***** Dataset entries

[design.v]
module dff (q, d, clk, rst);
    output         q;
    input          d;
    input          clk;
    input          rst;
    reg            state;
    assign #(1) q = state;
    always @(posedge clk) begin
      state = rst? 0 : d;
    end
endmodule
`timescale 1ns/1ps
import ascon_pack::*;
module permutation_step3 (
	input type_state permutation_i, 
	input logic[63:0] data_i,
	input logic[127:0] key_i,
	input logic selectionp_i, clock_i, resetb_i, enable_i, bypass_i, mode_int_ext_i,
	input logic[3:0] round_i,
	output type_state permutation_o,
	output logic[63:0] C_o
);
type_state mux_o, p_o, xor_o;
mux m(
	.mux_perm_in(permutation_i),
	.mux_perm_out(permutation_o),
	.selection_i(selectionp_i),
	.mux_o(mux_o)
);
xor_begin XOR (
	.state_i(mux_o),
	.data_i(data_i),
	.key_i(key_i),
	.bypass_i(bypass_i),
	.mode_int_ext_i(mode_int_ext_i),
	.state_o(xor_o)
);
assign C_o = xor_o[0];
p perm(
	.pin_i(xor_o),
	.roundp_i(round_i),
	.pout_o(p_o)
);
dff d(
	.clock_i(clock_i),
	.resetb_i(resetb_i),
	.enable_i(enable_i),
	.d_i(p_o),
	.q_o(permutation_o)
);
endmodule
`timescale 1ns/1ps
import ascon_pack::*;
module pl(
    input type_state plin_i, 
    output type_state plout_o
);
type_state inter1, inter2;
rotation #(.N(19)) rot_mod0 (
    .rot_i(plin_i[0]),
    .rot_o(inter1[0])
);
rotation #(.N(28)) rot_mod0_2 (
    .rot_i(plin_i[0]),
    .rot_o(inter2[0])
);
rotation #(.N(61)) rot_mod1 (
    .rot_i(plin_i[1]),
    .rot_o(inter1[1])
);
rotation #(.N(39)) rot_mod1_2 (
    .rot_i(plin_i[1]),
    .rot_o(inter2[1])
);
rotation #(.N(1)) rot_mod2 (
    .rot_i(plin_i[2]),
    .rot_o(inter1[2])
);
rotation #(.N(6)) rot_mod2_2 (
    .rot_i(plin_i[2]),
    .rot_o(inter2[2])
);
rotation #(.N(10)) rot_mod3 (
    .rot_i(plin_i[3]),
    .rot_o(inter1[3])
);
rotation #(.N(17)) rot_mod3_2 (
    .rot_i(plin_i[3]),
    .rot_o(inter2[3])
);
rotation #(.N(7)) rot_mod4(
    .rot_i(plin_i[4]),
    .rot_o(inter1[4])
);
rotation #(.N(41)) rot_mod4_2 (
    .rot_i(plin_i[4]),
    .rot_o(inter2[4])
);
genvar i;
generate
	for (i = 0; i < 5 ; i++) begin : label1
	    assign plout_o[i] = plin_i[i] ^ inter1[i] ^ inter2[i];
end
endgenerate
endmodule : pl
`timescale 1ns/1ps
import ascon_pack::*;
module ps(
	input type_state psin_i, 
	output type_state psout_o
);
genvar i;
generate
	for (i=0 ; i < 64 ; i++)
		begin: label1
			sbox s(
			.in_i({psin_i[0][i],psin_i[1][i],psin_i[2][i],psin_i[3][i],psin_i[4][i]}),
			.out_o({psout_o[0][i],psout_o[1][i],psout_o[2][i],psout_o[3][i],psout_o[4][i]})
			);
		end
endgenerate
endmodule : ps
[flow/config.mk]
export PLATFORM = sky130hd
export DESIGN_NAME = permutation_step2
export DESIGN_NICKNAME = permutation_step2
export VERILOG_FILES = /design/flow/design.v
export SDC_FILE = /design/flow/constraint.sdc
export NUM_CORES = 4
export LEC_CHECK = 1
export CORE_UTILIZATION = 30
export SYNTH_HDL_FRONTEND = slang
export SYNTH_MEMORY_MAX_BITS = 65536
[flow/constraint.sdc]
current_design permutation_step2

set clk_period 4.6
set clk_io_pct 0.2

create_clock -name clk0 -period $clk_period [get_ports {clock_i}]

set non_clock_inputs [all_inputs -no_clocks]
set_input_delay [expr $clk_period * $clk_io_pct] -clock clk0 $non_clock_inputs
set_output_delay [expr $clk_period * $clk_io_pct] -clock clk0 [all_outputs]
[flow/design.v]
package ascon_pack;
	typedef logic[0:4][63:0] type_state;  
	localparam logic [7:0] round_constant [0:11] = {8'hF0, 8'hE1, 8'hD2, 8'hC3, 8'hB4, 8'hA5, 8'h96, 8'h87, 8'h78, 8'h69, 8'h5A, 8'h4B};
endpackage : ascon_pack
`timescale 1ns/1ps
import ascon_pack::*;
module dff (
input logic clock_i , resetb_i, enable_i ,
input type_state d_i,
output type_state q_o
);
always_ff @( posedge clock_i or negedge resetb_i )
begin :seq_0
if ( resetb_i == 0)
    q_o <= 0;
else if (enable_i == 1)
    q_o <= d_i ;
end : seq_0
endmodule : dff
`timescale 1ns/1ps
import ascon_pack::*;
module mux(
	input type_state mux_perm_in, mux_perm_out,
	input logic selection_i,
	output type_state mux_o
);
assign mux_o = (selection_i) ? mux_perm_out : mux_perm_in;
endmodule
`timescale 1ns/1ps
import ascon_pack::*;
module p(
    	input type_state pin_i, 
		input logic[3:0] roundp_i,
    	output type_state pout_o
);
type_state pcout, psout;
pc pc1(
	.pcin_i(pin_i),
	.round_i(roundp_i),
	.pcout_o(pcout)
);
ps ps1(
	.psin_i(pcout),
	.psout_o(psout)
);
pl pl1(
	.plin_i(psout),
	.plout_o(pout_o)
);
endmodule : p
`timescale 1ns/1ps
import ascon_pack::*;
module pc(
	input type_state pcin_i, 
	input logic[3:0] round_i,
	output type_state pcout_o
);
assign pcout_o[0] = pcin_i[0];
assign pcout_o[1] = pcin_i[1];
assign pcout_o[3] = pcin_i[3];
assign pcout_o[4] = pcin_i[4];
assign pcout_o[2][63:0] = pcin_i[2]^{56'b0,round_constant[round_i]};
endmodule : pc
`timescale 1ns/1ps
import ascon_pack::*;
module permutation_step2 (
	input type_state permutation_i, 
	input logic[63:0] data_i,
	input logic[127:0] key_i,
	input logic selectionp_i, clock_i, resetb_i, enable_i, bypass_i, mode_int_ext_i,
	input logic[3:0] round_i,
	output type_state permutation_o
);
type_state mux_o, p_o, xor_o;
mux m(
	.mux_perm_in(permutation_i),
	.mux_perm_out(permutation_o),
	.selection_i(selectionp_i),
	.mux_o(mux_o)
);
xor_begin XOR (
	.state_i(mux_o),
	.data_i(data_i),
	.key_i(key_i),
	.bypass_i(bypass_i),
	.mode_int_ext_i(mode_int_ext_i),
	.state_o(xor_o)
);
p perm(
	.pin_i(xor_o),
	.roundp_i(round_i),
	.pout_o(p_o)
);
dff d(
	.clock_i(clock_i),
	.resetb_i(resetb_i),
	.enable_i(enable_i),
	.d_i(p_o),
	.q_o(permutation_o)
);
endmodule
`timescale 1ns/1ps
import ascon_pack::*;
module pl(
    input type_state plin_i, 
    output type_state plout_o
);
type_state inter1, inter2;
rotation #(.N(19)) rot_mod0 (
    .rot_i(plin_i[0]),
    .rot_o(inter1[0])
);
rotation #(.N(28)) rot_mod0_2 (
    .rot_i(plin_i[0]),
    .rot_o(inter2[0])
);
rotation #(.N(61)) rot_mod1 (
    .rot_i(plin_i[1]),
    .rot_o(inter1[1])
);
rotation #(.N(39)) rot_mod1_2 (
    .rot_i(plin_i[1]),
    .rot_o(inter2[1])
);
rotation #(.N(1)) rot_mod2 (
    .rot_i(plin_i[2]),
    .rot_o(inter1[2])
);
rotation #(.N(6)) rot_mod2_2 (
    .rot_i(plin_i[2]),
    .rot_o(inter2[2])
);
rotation #(.N(10)) rot_mod3 (
    .rot_i(plin_i[3]),
    .rot_o(inter1[3])
);
rotation #(.N(17)) rot_mod3_2 (
    .rot_i(plin_i[3]),
    .rot_o(inter2[3])
);
rotation #(.N(7)) rot_mod4(
    .rot_i(plin_i[4]),
    .rot_o(inter1[4])
);
rotation #(.N(41)) rot_mod4_2 (
    .rot_i(plin_i[4]),
    .rot_o(inter2[4])
);
genvar i;
generate
	for (i = 0; i < 5 ; i++) begin : label1
	    assign plout_o[i] = plin_i[i] ^ inter1[i] ^ inter2[i];
end
endgenerate
endmodule : pl
`timescale 1ns/1ps
import ascon_pack::*;
module ps(
	input type_state psin_i, 
	output type_state psout_o
);
genvar i;
generate
	for (i=0 ; i < 64 ; i++)
		begin: label1
			sbox s(
			.in_i({psin_i[0][i],psin_i[1][i],psin_i[2][i],psin_i[3][i],psin_i[4][i]}),
			.out_o({psout_o[0][i],psout_o[1][i],psout_o[2][i],psout_o[3][i],psout_o[4][i]})
			);
		end
endgenerate
endmodule : ps
`timescale 1ns/1ps
module rotation #(parameter N = 1) (
	input logic[63:0] rot_i, 
	output logic[63:0] rot_o
);
always @(rot_i)
	begin
		rot_o = {rot_i[N-1:0], rot_i[63:N]};
	end
endmodule : rotation
`timescale 1ns/1ps
import ascon_pack::*;
module sbox (
  input logic [4:0] in_i,
  output logic [4:0] out_o
);
always @(in_i)
begin : ps_behav
	case(in_i)
		5'h00: out_o = 5'h04; 
		5'h01: out_o = 5'h0B;
		5'h02: out_o = 5'h1F;
		5'h03: out_o = 5'h14;
		5'h04: out_o = 5'h1A;
		5'h05: out_o = 5'h15;
		5'h06: out_o = 5'h09;
		5'h07: out_o = 5'h02;
		5'h08: out_o = 5'h1B;
		5'h09: out_o = 5'h05;
		5'h0A: out_o = 5'h08;
		5'h0B: out_o = 5'h12;
		5'h0C: out_o = 5'h1D;
		5'h0D: out_o = 5'h03;
		5'h0E: out_o = 5'h06;
		5'h0F: out_o = 5'h1C;
		5'h10: out_o = 5'h1E;
		5'h11: out_o = 5'h13;
		5'h12: out_o = 5'h07;
		5'h13: out_o = 5'h0E;
		5'h14: out_o = 5'h00;
		5'h15: out_o = 5'h0D;
		5'h16: out_o = 5'h11;
		5'h17: out_o = 5'h18;
		5'h18: out_o = 5'h10;
		5'h19: out_o = 5'h0C;
		5'h1A: out_o = 5'h01;
		5'h1B: out_o = 5'h19;
		5'h1C: out_o = 5'h16;
		5'h1D: out_o = 5'h0A;
		5'h1E: out_o = 5'h0F;
		5'h1F: out_o = 5'h17;
		default: out_o = 5'h00;
	endcase
end : ps_behav
endmodule : sbox
`timescale 1ns/1ps
import ascon_pack::*;
module xor_begin(
	input type_state state_i, 
	input logic[63:0] data_i,
	input logic[127:0] key_i,
	input logic bypass_i, mode_int_ext_i,
	output type_state state_o
);
always @*
case({bypass_i, mode_int_ext_i})
	2'b00: 	begin 	state_o[0] = state_i[0]^data_i; 
			state_o[1] = state_i[1];
			state_o[2] = state_i[2];
			state_o[3] = state_i[3];
			state_o[4] = state_i[4];
end
	2'b01: 	begin 	
			state_o[0] = state_i[0]^data_i; ;
			state_o[1] = state_i[1]^key_i[127:64];
			state_o[2] = state_i[2]^key_i[63:0]; 
			state_o[3] = state_i[3];
			state_o[4] = state_i[4];
end
	2'b10: 	state_o = state_i;
	2'b11: 	state_o = state_i;
	default: state_o = state_i;
endcase
endmodule : xor_begin
[flow/run.sh]
#!/bin/bash
# OpenROAD 26Q1-2900-gdf79404cd8, Yosys 0.63+post, stock flow scripts
make -C /OpenROAD-flow-scripts/flow DESIGN_CONFIG=/design/flow/config.mk WORK_HOME=/design/flow/orfs finish
==> ci_impl_report.md <==
### Yosys + OpenROAD results

| Metric | Value |
|---|---|
| CTS Hold Bufs | `0` |
| CP Data Required Time | `5.07 ns` |
| Peak VDD IR | `0.000420 V` |
| Peak Freq | `258 MHz` |
| Leakage | `19.6 nW` |
| Max-Cap Viols | `0` |
| Setup TNS | `0 ns` |
| Crit path to | `d.q_o[114]` |
| Mapped Area | `0.0342 mm²` |
| Final hold violations | `0` |
| Setup violators final | `0` |
| DR vias/cell | `4.96` |
| CP startpoint | `mode_int_ext_i` |
| Row Count | `123` |
| R2r setup slk | `1.27 ns` |
| Number of I/O pins | `842` |
| Gr usage total | `33.0%` |
| Routed wire length | `190 mm` |
| Routed WL per cell | `30.7 µm` |
| Status | `finished, final reports clean` |
| Final max-slew violation count | `0` |
| Tmin final | `3.87 ns` |
| Met2 Track Usage GR | `53.0%` |
| R2R cell count | `8` |
| CTS tree | `yes` |
| Htree depth | `2` |
| P&R area growth vs syn | `40.2%` |
| Critical-path maximum fanout | `31` |
| Clock root buffer | `clkbuf_16` |
| Vias in the first global route | `30400` |
| Max Root-Sink Buffers | `3` |
| Post-synthesis simple-gate area fraction | `8.68%` |
| Largest register FFs | `320` |
| Synth top cells by count | `xnor2_1, mux2i_1, dfrtp_1` |
| Largest regs | `d.q_o x320` |
| Cell count listed in synth_stat.txt | `3525` |
| CP Data Arrival Time | `4.34 ns` |
| First DRT Iteration DRCs | `1911` |
| Detailed-route via count | `30600` |
| YS warnings | `0` |
| Pin count of the biggest net entering global routing | `115` |
| Post-synth seq share | `23.4%` |
| Synth mux share | `19.6%` |
| GP Congestion | `1.03` |
| Worst-Skew Late Latency | `0.60 ns` |
| Fillcell total | `10900` |
| Largest reg by FF count | `d.q_o` |
| Count leader, synth | `xnor2_1` |
| Fin crit share | `84.1%` |
| Sinks on Clock Net | `320` |
| Top cells by area | `xnor2_1, dfrtp_1, mux2i_1` |
| Reg clk slew, reported paths | `0.06 ns` |
| Total gr overflow | `0` |
| Slew @ Worst Pin | `1.12 ns` |
| Hold Crit Class | `in -> async` |
| Slew HR | `25.3%` |
| Met1 Use GR | `43.5%` |
| Tool warning count | `95` |
| Starting Density | `30.3%` |
| CP Capture Type | `flip-flop` |
| Top cell area share | `23.4%` |
| Layout cells sized above 1 | `14.4%` |
| Total CTS buffers | `44` |
| Top logic family | `XOR/XNOR gates` |
| Number of enable flip-flop cells | `0` |
| Distinct cells, synth | `46` |
| Die footprint | `0.115 mm²` |
| Adder-Cell Fraction of Synth Area | `7.46%` |
| First-pass GRT wire length | `254 mm` |
| Synthesized flop and latch total | `320` |
| Ao+oa area frac | `4.03%` |
| Total core area | `0.113 mm²` |
| Worst r2r dst | `d.q_o[114]` |
| Startpoint Class | `primary input` |
| Die width | `340 µm` |
| Main synth FF type | `dfrtp_1` |
| DRC errors left | `0` |
| Yosys xor share | `33.1%` |
| RSZ-0062 raised after global routing | `no` |
| Post-CTS setup buffer count | `0` |
| First drt pass iteration count | `5` |
| Synth area leader | `xnor2_1` |
| Setup slack at placement | `0.211 ns` |
| Synth Instances | `3525` |
| Post-route ant nets | `0` |
| Initial antenna violation count | `9` |
| DIE HEIGHT | `340 µm` |
| Yosys synthesis chip area | `0.0342 mm²` |
| Met3 Usage GRT | `7.93%` |
| Worst Slack Setup Final | `0.730 ns` |
| Post-CTS resize count | `0` |
| Async set or reset register ratio after synthesis | `100%` |
| Clk_skew | `0.0242 ns` |
| Overall Power | `52.6 mW` |
| RR Startpoint | `d.q_o[50]` |
| Mapped Avg Cell Area | `9.71 µm²` |
| Type of the worst setup path | `in -> reg` |
| Pwr dens | `1100 mW/mm²` |
| Top Usage Layer GRT | `met2` |
| # port buffers | `841` |
| DP HPWL | `163 mm` |
-- layout by cell type (no fill, tap or decap), types with 18 or more instances in the layout --
master,instances
mux2_2,204
inv_1,144
xor2_1,318
buf_4,326
maj3_1,94
nand2_1,82
mux2i_1,432
o21ai_0,18
xnor2_1,913
nand3b_1,116
nand2b_1,57
clkdlybuf4s50_1,836
nor2_1,232
dfrtp_1,320
clkbuf_16,45
ha_1,128
a21oi_2,26
a21oi_1,193
**flow/config.mk**
```make
export PLATFORM = sky130hd
export DESIGN_NAME = permutation_step2bis
export DESIGN_NICKNAME = permutation_step2bis
export VERILOG_FILES = /design/flow/design.v
export SDC_FILE = /design/flow/constraint.sdc
export NUM_CORES = 4
export LEC_CHECK = 1
export CORE_AREA = 10 10 502 502
export DIE_AREA = 0 0 512 512
export SYNTH_HDL_FRONTEND = slang
export SYNTH_MEMORY_MAX_BITS = 65536
```
**flow/constraint.sdc**
```tcl
current_design permutation_step2bis

set clk_period 4.6
set clk_io_pct 0.2

create_clock -name clk0 -period $clk_period [get_ports {clock_i}]

set non_clock_inputs [all_inputs -no_clocks]
set_input_delay [expr $clk_period * $clk_io_pct] -clock clk0 $non_clock_inputs
set_output_delay [expr $clk_period * $clk_io_pct] -clock clk0 [all_outputs]
```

**********

What to work on: Look through the material above and print exactly the lines from the one containing "-- layout by" to the one containing "clkdlybuf4s50_1,836", both included, and nothing more.

Answer space:
-- layout by cell type (no fill, tap or decap), types with 18 or more instances in the layout --
master,instances
mux2_2,204
inv_1,144
xor2_1,318
buf_4,326
maj3_1,94
nand2_1,82
mux2i_1,432
o21ai_0,18
xnor2_1,913
nand3b_1,116
nand2b_1,57
clkdlybuf4s50_1,836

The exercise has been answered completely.